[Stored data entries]
####################
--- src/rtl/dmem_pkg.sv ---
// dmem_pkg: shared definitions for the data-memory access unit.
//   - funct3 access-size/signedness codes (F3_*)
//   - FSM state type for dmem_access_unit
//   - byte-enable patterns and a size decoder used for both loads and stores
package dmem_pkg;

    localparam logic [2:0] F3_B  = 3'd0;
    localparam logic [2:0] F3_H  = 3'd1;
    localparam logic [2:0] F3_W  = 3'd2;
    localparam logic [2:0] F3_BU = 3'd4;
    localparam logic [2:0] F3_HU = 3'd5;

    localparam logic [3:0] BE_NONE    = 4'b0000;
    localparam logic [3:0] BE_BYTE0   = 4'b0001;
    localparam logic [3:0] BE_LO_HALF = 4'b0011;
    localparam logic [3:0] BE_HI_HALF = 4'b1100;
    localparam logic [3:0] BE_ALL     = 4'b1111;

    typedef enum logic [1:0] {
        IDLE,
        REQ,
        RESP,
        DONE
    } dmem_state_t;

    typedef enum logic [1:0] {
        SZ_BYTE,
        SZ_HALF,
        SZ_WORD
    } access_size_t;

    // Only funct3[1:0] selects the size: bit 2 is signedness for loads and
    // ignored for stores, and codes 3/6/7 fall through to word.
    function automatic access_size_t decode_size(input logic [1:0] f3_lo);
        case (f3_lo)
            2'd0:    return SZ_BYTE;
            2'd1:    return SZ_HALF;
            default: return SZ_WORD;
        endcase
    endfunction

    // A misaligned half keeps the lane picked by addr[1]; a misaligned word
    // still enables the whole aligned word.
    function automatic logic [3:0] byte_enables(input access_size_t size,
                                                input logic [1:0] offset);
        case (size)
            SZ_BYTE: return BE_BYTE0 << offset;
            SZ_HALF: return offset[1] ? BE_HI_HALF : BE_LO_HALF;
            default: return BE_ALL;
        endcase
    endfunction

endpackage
####################
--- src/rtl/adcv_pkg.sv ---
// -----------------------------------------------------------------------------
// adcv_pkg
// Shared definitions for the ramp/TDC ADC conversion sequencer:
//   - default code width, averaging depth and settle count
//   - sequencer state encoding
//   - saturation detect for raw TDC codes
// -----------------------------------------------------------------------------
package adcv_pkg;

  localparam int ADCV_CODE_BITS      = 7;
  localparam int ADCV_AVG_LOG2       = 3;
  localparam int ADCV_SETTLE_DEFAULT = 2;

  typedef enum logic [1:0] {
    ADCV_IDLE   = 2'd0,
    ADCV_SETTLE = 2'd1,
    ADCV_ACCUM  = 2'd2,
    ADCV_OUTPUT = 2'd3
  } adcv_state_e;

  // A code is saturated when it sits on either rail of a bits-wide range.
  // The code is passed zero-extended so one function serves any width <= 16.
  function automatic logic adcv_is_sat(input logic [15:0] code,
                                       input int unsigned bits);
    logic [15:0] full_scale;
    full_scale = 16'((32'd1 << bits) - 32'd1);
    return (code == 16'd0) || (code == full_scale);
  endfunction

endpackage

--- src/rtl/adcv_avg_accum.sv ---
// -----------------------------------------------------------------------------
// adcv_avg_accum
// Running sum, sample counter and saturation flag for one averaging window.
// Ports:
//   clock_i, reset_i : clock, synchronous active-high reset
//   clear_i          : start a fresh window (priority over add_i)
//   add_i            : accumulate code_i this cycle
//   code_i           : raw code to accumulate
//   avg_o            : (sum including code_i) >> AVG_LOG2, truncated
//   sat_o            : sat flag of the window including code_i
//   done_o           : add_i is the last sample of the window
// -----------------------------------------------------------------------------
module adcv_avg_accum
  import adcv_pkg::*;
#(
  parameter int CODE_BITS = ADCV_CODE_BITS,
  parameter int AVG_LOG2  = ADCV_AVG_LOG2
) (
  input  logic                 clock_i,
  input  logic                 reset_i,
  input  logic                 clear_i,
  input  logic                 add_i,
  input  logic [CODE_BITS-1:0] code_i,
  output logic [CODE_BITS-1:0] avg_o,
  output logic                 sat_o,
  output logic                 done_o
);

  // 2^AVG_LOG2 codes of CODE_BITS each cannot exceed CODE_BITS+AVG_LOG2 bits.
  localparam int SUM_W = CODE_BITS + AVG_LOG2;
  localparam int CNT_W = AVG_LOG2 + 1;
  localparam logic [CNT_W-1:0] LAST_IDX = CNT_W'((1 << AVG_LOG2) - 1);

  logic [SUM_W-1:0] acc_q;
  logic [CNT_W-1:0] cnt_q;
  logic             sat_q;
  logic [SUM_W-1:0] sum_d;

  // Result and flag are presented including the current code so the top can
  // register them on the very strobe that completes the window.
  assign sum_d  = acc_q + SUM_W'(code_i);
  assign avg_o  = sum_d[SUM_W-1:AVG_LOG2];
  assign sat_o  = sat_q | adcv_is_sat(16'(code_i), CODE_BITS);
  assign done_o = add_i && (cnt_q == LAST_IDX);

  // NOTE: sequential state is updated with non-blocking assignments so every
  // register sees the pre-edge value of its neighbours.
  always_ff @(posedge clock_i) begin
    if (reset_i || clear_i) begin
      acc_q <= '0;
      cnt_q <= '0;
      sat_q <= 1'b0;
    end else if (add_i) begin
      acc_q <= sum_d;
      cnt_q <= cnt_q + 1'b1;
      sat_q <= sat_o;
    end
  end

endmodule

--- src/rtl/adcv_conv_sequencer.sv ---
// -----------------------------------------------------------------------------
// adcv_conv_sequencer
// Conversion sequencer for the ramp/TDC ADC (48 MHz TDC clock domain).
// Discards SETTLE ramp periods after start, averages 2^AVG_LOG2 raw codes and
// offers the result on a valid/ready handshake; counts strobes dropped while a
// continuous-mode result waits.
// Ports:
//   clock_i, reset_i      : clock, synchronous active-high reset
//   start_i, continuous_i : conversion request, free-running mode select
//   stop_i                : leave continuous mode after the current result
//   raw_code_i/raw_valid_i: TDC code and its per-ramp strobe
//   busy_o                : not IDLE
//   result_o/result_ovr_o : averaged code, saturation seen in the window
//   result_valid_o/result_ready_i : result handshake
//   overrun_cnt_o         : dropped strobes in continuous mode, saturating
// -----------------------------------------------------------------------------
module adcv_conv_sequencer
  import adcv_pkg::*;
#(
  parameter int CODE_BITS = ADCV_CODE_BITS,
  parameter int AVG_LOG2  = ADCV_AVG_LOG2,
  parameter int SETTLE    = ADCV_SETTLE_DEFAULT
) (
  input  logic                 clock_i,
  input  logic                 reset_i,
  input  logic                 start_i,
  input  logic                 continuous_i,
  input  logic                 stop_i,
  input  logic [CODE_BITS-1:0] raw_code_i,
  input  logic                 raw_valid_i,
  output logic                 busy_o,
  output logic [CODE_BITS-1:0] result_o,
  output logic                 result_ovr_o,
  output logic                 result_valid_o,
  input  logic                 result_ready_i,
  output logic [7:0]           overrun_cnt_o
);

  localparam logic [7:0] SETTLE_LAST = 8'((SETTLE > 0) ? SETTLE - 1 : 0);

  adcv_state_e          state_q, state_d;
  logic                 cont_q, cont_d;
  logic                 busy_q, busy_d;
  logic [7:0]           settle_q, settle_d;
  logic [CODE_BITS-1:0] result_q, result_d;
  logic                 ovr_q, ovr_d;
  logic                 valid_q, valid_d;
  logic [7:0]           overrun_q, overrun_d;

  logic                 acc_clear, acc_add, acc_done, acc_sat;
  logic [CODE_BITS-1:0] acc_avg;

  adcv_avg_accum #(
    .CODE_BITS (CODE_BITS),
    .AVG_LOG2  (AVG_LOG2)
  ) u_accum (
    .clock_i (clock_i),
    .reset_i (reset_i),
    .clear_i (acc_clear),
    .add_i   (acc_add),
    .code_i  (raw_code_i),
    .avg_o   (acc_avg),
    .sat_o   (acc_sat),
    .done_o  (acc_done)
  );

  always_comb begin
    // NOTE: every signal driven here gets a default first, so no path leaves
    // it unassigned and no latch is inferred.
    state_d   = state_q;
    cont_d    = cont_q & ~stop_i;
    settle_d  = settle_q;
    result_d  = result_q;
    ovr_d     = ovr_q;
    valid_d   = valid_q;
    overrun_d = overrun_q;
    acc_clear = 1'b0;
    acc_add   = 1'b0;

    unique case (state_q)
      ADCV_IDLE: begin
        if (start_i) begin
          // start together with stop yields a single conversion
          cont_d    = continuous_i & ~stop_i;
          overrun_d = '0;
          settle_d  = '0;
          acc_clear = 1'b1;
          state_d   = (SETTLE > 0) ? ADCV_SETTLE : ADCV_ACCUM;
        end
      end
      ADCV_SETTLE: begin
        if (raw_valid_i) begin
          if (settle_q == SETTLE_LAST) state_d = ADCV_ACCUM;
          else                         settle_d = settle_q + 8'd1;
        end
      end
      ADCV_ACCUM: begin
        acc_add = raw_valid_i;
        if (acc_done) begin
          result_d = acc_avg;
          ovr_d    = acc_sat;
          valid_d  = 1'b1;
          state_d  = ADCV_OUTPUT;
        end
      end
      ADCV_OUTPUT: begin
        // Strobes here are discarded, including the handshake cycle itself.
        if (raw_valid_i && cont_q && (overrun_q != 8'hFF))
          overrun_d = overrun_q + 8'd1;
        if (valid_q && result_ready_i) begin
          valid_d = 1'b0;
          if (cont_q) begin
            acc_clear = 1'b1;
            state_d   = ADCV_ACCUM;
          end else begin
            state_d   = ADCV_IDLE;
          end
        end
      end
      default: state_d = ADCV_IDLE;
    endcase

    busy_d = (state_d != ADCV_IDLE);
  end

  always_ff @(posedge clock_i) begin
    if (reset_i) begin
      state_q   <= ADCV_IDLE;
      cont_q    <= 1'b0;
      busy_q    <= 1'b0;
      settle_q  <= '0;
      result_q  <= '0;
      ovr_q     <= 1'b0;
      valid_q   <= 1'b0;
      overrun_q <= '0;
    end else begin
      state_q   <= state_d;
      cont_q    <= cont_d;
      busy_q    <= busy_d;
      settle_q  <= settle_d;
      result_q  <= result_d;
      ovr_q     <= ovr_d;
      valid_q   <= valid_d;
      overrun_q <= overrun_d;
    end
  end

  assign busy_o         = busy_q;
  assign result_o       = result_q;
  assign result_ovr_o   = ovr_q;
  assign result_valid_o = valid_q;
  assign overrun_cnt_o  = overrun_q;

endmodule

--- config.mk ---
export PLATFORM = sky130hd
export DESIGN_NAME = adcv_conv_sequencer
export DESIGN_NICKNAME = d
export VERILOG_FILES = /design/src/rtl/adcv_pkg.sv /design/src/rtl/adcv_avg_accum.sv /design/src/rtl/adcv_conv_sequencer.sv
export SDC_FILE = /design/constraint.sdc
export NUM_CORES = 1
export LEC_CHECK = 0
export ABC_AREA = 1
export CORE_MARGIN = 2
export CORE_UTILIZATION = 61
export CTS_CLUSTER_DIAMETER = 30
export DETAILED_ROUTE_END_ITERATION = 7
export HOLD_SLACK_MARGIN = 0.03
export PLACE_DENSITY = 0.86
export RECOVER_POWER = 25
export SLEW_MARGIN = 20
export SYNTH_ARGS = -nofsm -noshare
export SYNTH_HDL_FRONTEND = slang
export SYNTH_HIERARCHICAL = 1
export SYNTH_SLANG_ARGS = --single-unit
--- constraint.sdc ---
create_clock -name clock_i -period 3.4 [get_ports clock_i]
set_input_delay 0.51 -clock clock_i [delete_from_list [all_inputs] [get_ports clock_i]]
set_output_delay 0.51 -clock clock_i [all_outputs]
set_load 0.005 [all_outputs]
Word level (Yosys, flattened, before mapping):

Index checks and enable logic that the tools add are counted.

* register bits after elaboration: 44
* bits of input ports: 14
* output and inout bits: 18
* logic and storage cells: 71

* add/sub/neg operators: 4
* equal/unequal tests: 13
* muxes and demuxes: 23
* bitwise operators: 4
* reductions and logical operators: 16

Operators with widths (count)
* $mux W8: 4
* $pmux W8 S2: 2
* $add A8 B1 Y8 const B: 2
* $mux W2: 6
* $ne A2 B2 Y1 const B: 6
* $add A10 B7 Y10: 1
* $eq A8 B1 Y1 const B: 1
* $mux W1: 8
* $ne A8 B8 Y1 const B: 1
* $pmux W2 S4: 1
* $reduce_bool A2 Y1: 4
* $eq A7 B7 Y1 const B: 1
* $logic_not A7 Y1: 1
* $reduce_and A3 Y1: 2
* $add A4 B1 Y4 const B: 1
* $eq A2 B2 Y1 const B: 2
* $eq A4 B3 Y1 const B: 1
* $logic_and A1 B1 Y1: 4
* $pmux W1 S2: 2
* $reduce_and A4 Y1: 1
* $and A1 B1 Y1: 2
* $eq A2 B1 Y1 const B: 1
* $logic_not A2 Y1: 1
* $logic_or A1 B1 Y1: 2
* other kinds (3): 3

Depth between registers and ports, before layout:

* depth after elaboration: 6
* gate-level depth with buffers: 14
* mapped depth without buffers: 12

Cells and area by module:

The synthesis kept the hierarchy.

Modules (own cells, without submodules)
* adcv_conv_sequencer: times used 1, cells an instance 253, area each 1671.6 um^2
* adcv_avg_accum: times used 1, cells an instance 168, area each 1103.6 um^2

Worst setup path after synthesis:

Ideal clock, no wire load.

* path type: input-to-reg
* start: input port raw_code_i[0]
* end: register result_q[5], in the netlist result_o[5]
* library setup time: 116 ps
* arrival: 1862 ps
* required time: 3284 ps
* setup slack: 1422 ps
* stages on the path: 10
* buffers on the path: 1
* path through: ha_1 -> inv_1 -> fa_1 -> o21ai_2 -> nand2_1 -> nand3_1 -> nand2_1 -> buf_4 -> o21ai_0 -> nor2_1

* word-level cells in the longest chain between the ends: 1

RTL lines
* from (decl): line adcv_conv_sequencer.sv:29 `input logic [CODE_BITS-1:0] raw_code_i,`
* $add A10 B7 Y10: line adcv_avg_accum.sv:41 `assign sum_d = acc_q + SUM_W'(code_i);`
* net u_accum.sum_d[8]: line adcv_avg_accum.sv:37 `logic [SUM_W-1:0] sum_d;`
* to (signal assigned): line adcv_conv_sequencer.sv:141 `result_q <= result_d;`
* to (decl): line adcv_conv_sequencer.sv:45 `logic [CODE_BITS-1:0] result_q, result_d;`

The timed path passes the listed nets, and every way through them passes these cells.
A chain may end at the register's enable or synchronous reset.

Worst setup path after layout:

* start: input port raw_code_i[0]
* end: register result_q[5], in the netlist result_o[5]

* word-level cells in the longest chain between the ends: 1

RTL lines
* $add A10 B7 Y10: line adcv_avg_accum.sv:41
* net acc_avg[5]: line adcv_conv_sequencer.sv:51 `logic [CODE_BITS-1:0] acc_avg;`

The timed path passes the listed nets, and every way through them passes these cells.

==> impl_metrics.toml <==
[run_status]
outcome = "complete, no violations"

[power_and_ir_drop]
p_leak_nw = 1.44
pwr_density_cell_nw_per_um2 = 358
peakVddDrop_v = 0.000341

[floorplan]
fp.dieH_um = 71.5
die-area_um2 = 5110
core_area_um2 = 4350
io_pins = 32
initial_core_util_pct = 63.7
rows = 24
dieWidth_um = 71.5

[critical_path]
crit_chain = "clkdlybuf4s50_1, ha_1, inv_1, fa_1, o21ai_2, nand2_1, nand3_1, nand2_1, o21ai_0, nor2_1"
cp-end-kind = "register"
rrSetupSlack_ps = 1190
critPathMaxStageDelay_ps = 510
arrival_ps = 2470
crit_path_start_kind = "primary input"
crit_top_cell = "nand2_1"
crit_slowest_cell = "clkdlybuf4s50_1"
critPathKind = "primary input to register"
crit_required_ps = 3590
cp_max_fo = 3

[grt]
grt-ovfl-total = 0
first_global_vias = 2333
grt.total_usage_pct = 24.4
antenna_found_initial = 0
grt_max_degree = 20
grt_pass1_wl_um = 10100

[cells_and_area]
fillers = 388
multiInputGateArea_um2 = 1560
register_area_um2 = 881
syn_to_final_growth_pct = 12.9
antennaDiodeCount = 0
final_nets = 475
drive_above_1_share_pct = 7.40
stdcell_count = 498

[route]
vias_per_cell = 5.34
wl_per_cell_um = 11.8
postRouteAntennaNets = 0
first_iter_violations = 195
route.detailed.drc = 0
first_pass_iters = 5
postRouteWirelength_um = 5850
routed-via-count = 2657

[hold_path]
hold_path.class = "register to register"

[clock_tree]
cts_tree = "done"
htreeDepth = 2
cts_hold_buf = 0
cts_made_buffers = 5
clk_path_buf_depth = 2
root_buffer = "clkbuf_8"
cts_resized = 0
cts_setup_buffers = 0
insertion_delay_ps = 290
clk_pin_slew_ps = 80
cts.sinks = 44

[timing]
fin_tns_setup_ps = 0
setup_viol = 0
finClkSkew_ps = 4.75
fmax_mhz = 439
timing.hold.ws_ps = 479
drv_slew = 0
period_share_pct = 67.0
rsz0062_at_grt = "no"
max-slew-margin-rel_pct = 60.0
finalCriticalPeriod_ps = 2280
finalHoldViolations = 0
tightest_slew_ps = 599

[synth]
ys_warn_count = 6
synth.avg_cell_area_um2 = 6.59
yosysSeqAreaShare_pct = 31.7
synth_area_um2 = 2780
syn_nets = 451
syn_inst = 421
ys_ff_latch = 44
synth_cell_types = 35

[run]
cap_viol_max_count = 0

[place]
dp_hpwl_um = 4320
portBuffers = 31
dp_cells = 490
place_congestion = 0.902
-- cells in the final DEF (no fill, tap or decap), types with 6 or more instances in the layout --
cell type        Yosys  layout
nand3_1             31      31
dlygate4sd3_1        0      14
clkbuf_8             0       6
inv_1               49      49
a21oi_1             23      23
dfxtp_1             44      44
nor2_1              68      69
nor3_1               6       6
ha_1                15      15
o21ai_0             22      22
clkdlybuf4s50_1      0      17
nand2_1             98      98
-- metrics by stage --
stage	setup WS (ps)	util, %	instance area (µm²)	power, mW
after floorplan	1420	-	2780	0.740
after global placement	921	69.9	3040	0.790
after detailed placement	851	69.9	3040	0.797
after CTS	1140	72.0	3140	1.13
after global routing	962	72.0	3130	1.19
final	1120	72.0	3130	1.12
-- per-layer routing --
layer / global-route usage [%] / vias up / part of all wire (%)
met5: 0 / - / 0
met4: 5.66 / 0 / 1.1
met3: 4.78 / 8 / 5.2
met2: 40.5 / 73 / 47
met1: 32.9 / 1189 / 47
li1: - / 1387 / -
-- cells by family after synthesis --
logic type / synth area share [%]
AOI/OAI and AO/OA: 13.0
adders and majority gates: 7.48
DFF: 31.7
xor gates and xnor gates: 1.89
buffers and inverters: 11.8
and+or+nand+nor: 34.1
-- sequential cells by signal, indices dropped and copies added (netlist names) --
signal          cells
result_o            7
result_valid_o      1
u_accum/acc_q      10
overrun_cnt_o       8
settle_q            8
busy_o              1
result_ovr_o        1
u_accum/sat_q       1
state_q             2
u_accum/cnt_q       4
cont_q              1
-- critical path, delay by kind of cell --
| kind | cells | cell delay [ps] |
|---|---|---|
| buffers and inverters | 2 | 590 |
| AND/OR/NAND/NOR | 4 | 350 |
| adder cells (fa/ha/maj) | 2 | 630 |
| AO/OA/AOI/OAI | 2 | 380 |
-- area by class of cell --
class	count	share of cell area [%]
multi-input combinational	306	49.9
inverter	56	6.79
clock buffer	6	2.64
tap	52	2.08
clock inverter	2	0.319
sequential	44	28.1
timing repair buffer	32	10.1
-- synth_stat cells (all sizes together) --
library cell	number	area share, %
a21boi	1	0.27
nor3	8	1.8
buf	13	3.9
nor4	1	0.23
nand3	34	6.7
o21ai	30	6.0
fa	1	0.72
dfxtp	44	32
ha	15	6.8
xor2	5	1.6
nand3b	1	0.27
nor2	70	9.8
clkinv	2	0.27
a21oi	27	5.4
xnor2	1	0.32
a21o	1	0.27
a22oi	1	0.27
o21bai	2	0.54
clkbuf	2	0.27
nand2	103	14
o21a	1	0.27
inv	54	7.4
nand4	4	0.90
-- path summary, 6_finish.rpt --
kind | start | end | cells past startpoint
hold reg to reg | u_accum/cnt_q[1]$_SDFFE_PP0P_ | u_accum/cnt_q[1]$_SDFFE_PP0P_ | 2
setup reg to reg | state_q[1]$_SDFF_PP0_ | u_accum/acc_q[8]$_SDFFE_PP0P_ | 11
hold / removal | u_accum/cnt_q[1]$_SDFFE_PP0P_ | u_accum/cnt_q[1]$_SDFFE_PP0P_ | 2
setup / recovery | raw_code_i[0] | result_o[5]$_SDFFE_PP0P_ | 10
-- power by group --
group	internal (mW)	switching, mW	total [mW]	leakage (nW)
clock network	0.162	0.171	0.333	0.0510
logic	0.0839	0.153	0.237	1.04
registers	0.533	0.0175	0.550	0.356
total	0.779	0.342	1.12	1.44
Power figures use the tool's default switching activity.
####################
EXERCISE INSTRUCTIONS:
Your task for the entries above: copy exactly the span starting with the line with "met3: 4.78 / 8 / 5.2" and going on through the line with "-- power by", both lines included, and nothing else.

OUTPUT OF THE EXERCISE:
met3: 4.78 / 8 / 5.2
met2: 40.5 / 73 / 47
met1: 32.9 / 1189 / 47
li1: - / 1387 / -
-- cells by family after synthesis --
logic type / synth area share [%]
AOI/OAI and AO/OA: 13.0
adders and majority gates: 7.48
DFF: 31.7
xor gates and xnor gates: 1.89
buffers and inverters: 11.8
and+or+nand+nor: 34.1
-- sequential cells by signal, indices dropped and copies added (netlist names) --
signal          cells
result_o            7
result_valid_o      1
u_accum/acc_q      10
overrun_cnt_o       8
settle_q            8
busy_o              1
result_ovr_o        1
u_accum/sat_q       1
state_q             2
u_accum/cnt_q       4
cont_q              1
-- critical path, delay by kind of cell --
| kind | cells | cell delay [ps] |
|---|---|---|
| buffers and inverters | 2 | 590 |
| AND/OR/NAND/NOR | 4 | 350 |
| adder cells (fa/ha/maj) | 2 | 630 |
| AO/OA/AOI/OAI | 2 | 380 |
-- area by class of cell --
class	count	share of cell area [%]
multi-input combinational	306	49.9
inverter	56	6.79
clock buffer	6	2.64
tap	52	2.08
clock inverter	2	0.319
sequential	44	28.1
timing repair buffer	32	10.1
-- synth_stat cells (all sizes together) --
library cell	number	area share, %
a21boi	1	0.27
nor3	8	1.8
buf	13	3.9
nor4	1	0.23
nand3	34	6.7
o21ai	30	6.0
fa	1	0.72
dfxtp	44	32
ha	15	6.8
xor2	5	1.6
nand3b	1	0.27
nor2	70	9.8
clkinv	2	0.27
a21oi	27	5.4
xnor2	1	0.32
a21o	1	0.27
a22oi	1	0.27
o21bai	2	0.54
clkbuf	2	0.27
nand2	103	14
o21a	1	0.27
inv	54	7.4
nand4	4	0.90
-- path summary, 6_finish.rpt --
kind | start | end | cells past startpoint
hold reg to reg | u_accum/cnt_q[1]$_SDFFE_PP0P_ | u_accum/cnt_q[1]$_SDFFE_PP0P_ | 2
setup reg to reg | state_q[1]$_SDFF_PP0_ | u_accum/acc_q[8]$_SDFFE_PP0P_ | 11
hold / removal | u_accum/cnt_q[1]$_SDFFE_PP0P_ | u_accum/cnt_q[1]$_SDFFE_PP0P_ | 2
setup / recovery | raw_code_i[0] | result_o[5]$_SDFFE_PP0P_ | 10
-- power by group --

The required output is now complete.